The data:
-*-

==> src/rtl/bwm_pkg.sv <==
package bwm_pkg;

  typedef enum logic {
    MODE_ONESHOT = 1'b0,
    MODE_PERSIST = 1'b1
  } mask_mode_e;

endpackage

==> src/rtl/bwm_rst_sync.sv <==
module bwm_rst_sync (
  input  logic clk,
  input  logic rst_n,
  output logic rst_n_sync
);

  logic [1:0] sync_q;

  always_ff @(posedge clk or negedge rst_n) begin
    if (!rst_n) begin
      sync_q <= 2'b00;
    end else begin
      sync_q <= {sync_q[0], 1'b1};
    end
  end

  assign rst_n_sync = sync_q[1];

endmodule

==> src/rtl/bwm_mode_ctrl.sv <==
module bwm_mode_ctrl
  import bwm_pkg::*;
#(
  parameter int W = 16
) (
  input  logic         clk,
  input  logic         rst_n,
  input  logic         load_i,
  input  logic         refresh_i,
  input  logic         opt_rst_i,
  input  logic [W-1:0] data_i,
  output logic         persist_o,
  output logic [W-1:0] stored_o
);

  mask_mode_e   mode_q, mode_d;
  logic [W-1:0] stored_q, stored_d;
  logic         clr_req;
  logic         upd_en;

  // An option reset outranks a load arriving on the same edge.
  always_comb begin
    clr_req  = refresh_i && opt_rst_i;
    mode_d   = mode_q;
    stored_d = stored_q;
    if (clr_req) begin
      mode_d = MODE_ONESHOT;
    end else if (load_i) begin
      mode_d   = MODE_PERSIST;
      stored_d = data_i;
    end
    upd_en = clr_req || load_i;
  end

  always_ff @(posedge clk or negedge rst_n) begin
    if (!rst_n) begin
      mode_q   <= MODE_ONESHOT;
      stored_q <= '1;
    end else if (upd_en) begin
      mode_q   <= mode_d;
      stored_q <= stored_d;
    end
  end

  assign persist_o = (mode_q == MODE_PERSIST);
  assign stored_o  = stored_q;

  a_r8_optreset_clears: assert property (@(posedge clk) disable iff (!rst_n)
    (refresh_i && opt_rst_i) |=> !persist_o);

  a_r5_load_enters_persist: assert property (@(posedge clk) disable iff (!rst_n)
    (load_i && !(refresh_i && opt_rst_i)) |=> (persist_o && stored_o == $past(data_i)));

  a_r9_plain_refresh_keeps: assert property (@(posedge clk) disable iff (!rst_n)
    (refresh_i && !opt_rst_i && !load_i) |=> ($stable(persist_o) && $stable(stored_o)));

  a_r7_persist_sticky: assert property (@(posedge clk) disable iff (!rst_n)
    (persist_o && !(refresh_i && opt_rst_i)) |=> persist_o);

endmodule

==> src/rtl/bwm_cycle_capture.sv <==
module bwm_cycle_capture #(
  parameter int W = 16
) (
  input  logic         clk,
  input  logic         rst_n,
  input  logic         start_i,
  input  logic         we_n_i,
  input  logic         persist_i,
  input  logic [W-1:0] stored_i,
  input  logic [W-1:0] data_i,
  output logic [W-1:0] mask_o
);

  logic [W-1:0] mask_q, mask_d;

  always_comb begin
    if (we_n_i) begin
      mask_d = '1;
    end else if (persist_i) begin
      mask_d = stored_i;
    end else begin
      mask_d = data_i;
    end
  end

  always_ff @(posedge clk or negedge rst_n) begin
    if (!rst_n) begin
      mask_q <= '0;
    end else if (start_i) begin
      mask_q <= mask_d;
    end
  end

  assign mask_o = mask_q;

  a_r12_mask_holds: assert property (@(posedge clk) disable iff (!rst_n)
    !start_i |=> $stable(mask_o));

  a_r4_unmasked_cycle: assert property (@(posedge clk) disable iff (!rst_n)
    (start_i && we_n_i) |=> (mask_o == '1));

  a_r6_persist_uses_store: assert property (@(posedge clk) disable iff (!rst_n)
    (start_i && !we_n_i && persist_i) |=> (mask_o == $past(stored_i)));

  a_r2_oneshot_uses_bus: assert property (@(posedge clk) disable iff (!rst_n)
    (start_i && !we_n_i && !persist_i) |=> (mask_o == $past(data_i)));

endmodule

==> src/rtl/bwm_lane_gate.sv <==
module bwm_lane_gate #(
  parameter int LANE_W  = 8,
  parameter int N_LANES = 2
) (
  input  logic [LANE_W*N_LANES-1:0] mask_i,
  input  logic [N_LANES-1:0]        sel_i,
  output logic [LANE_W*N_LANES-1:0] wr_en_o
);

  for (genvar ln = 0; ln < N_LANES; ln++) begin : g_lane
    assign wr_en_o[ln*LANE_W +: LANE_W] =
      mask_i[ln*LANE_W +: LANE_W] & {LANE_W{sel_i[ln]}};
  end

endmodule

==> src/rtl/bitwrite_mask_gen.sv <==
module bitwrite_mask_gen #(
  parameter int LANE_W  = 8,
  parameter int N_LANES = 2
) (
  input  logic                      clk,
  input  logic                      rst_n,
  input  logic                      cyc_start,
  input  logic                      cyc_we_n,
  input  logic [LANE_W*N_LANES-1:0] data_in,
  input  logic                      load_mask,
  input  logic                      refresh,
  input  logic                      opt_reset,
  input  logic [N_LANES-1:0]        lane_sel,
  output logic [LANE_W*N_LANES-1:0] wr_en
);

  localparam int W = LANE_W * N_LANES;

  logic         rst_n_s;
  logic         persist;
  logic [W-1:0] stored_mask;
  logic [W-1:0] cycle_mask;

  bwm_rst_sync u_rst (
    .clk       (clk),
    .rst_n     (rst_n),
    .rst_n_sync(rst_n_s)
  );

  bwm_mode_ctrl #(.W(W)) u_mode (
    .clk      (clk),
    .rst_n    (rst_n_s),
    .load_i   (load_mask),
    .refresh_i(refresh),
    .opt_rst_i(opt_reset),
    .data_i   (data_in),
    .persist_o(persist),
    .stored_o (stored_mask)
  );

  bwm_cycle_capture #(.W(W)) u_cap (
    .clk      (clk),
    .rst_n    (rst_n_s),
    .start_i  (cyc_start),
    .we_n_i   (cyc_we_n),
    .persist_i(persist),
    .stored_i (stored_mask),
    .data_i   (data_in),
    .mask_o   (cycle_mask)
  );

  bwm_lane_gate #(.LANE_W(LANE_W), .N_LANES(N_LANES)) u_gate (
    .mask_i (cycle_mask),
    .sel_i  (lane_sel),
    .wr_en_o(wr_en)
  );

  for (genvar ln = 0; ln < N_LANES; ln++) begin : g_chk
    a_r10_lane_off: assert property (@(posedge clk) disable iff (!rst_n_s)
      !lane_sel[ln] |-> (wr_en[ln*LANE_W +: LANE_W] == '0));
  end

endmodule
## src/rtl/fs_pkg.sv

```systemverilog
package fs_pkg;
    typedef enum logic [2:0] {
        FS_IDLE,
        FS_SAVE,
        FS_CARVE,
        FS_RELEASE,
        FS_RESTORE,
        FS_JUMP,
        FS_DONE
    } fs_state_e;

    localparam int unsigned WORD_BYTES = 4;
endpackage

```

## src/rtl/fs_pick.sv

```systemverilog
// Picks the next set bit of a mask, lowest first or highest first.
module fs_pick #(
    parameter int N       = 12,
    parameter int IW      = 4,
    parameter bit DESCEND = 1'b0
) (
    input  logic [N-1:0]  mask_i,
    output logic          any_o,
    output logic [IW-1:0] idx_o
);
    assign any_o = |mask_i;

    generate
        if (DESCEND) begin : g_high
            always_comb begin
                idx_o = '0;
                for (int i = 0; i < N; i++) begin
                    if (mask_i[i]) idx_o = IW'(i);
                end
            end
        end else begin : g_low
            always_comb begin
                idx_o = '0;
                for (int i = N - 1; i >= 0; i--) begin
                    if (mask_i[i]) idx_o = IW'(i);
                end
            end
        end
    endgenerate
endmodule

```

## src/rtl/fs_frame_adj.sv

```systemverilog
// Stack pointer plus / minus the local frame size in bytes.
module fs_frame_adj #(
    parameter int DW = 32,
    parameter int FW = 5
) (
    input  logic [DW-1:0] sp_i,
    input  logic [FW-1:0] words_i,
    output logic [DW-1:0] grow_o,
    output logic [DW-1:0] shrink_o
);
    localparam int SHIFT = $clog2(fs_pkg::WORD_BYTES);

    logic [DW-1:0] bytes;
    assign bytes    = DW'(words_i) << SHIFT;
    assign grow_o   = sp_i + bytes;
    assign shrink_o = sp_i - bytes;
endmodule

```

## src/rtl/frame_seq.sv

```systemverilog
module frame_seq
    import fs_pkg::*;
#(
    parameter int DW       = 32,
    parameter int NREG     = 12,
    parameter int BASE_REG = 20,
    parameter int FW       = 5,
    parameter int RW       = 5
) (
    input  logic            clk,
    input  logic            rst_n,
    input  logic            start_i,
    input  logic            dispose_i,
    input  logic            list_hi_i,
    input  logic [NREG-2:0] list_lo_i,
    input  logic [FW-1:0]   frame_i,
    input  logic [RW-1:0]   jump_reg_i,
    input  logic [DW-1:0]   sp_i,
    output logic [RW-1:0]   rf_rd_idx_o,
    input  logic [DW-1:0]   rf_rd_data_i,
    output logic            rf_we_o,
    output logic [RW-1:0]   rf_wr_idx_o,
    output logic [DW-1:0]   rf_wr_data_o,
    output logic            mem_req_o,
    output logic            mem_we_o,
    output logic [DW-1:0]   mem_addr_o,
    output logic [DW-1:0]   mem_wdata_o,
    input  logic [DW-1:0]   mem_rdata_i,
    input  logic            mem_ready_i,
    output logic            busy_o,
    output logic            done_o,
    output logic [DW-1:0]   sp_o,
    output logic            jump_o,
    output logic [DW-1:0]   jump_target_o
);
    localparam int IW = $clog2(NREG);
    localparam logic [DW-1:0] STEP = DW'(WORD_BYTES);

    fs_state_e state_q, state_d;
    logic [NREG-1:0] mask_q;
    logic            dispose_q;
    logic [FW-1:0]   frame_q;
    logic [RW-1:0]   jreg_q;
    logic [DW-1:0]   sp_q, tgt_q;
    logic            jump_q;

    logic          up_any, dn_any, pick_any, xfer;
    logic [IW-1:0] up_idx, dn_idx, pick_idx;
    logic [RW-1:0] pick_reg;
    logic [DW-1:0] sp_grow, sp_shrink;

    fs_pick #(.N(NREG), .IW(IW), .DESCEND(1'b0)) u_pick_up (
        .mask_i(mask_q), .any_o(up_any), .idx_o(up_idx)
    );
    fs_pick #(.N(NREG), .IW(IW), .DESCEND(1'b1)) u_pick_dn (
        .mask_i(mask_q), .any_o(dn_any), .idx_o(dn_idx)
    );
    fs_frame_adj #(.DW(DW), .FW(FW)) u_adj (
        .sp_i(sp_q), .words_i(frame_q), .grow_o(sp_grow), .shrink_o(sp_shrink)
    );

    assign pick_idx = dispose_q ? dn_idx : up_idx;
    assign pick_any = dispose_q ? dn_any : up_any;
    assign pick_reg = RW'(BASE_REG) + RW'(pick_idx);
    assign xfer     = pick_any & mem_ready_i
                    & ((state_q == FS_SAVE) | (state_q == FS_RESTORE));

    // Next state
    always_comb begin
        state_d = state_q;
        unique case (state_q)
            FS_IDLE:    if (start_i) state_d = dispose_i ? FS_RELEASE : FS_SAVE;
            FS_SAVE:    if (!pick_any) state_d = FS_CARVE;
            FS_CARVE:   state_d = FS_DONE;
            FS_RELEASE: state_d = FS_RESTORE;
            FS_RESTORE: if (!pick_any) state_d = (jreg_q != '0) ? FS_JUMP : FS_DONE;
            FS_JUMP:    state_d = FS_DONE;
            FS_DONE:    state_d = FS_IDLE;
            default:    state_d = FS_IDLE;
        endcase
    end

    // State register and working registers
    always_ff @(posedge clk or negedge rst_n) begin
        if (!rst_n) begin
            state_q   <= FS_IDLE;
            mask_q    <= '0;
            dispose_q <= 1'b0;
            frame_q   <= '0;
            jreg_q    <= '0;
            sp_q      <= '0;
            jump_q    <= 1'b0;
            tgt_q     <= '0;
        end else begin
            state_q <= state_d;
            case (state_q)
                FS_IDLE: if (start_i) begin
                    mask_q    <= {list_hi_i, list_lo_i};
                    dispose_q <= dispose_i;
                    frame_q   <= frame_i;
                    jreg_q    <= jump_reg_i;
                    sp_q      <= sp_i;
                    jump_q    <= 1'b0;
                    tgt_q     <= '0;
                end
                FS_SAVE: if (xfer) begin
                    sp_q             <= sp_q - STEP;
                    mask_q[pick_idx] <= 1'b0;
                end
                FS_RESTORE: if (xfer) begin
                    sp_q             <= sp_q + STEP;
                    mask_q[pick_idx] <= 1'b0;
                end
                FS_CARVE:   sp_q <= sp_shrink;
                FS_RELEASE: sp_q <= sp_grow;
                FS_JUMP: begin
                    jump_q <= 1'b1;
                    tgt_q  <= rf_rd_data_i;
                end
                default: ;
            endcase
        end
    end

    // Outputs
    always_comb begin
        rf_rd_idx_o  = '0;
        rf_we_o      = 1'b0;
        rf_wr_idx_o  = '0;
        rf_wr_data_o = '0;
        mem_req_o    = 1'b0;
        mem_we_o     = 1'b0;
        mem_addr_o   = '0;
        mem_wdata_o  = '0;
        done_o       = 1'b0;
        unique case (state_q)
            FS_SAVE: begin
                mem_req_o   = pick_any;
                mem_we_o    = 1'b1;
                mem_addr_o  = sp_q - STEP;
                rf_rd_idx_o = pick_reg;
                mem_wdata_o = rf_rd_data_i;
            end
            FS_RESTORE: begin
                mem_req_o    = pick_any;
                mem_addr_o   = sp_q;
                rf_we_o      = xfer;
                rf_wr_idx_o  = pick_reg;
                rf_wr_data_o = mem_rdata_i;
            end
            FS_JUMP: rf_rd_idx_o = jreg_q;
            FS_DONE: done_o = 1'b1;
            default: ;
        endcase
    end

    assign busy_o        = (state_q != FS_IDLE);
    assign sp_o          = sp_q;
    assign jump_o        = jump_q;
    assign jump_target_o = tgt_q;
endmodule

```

-*-

Assigned task:
Please print exactly what appears from the first line of the data through the line with "output logic [W-1:0] stored_o", including both of those lines and nothing past them.

Solution:
==> src/rtl/bwm_pkg.sv <==
package bwm_pkg;

  typedef enum logic {
    MODE_ONESHOT = 1'b0,
    MODE_PERSIST = 1'b1
  } mask_mode_e;

endpackage

==> src/rtl/bwm_rst_sync.sv <==
module bwm_rst_sync (
  input  logic clk,
  input  logic rst_n,
  output logic rst_n_sync
);

  logic [1:0] sync_q;

  always_ff @(posedge clk or negedge rst_n) begin
    if (!rst_n) begin
      sync_q <= 2'b00;
    end else begin
      sync_q <= {sync_q[0], 1'b1};
    end
  end

  assign rst_n_sync = sync_q[1];

endmodule

==> src/rtl/bwm_mode_ctrl.sv <==
module bwm_mode_ctrl
  import bwm_pkg::*;
#(
  parameter int W = 16
) (
  input  logic         clk,
  input  logic         rst_n,
  input  logic         load_i,
  input  logic         refresh_i,
  input  logic         opt_rst_i,
  input  logic [W-1:0] data_i,
  output logic         persist_o,
  output logic [W-1:0] stored_o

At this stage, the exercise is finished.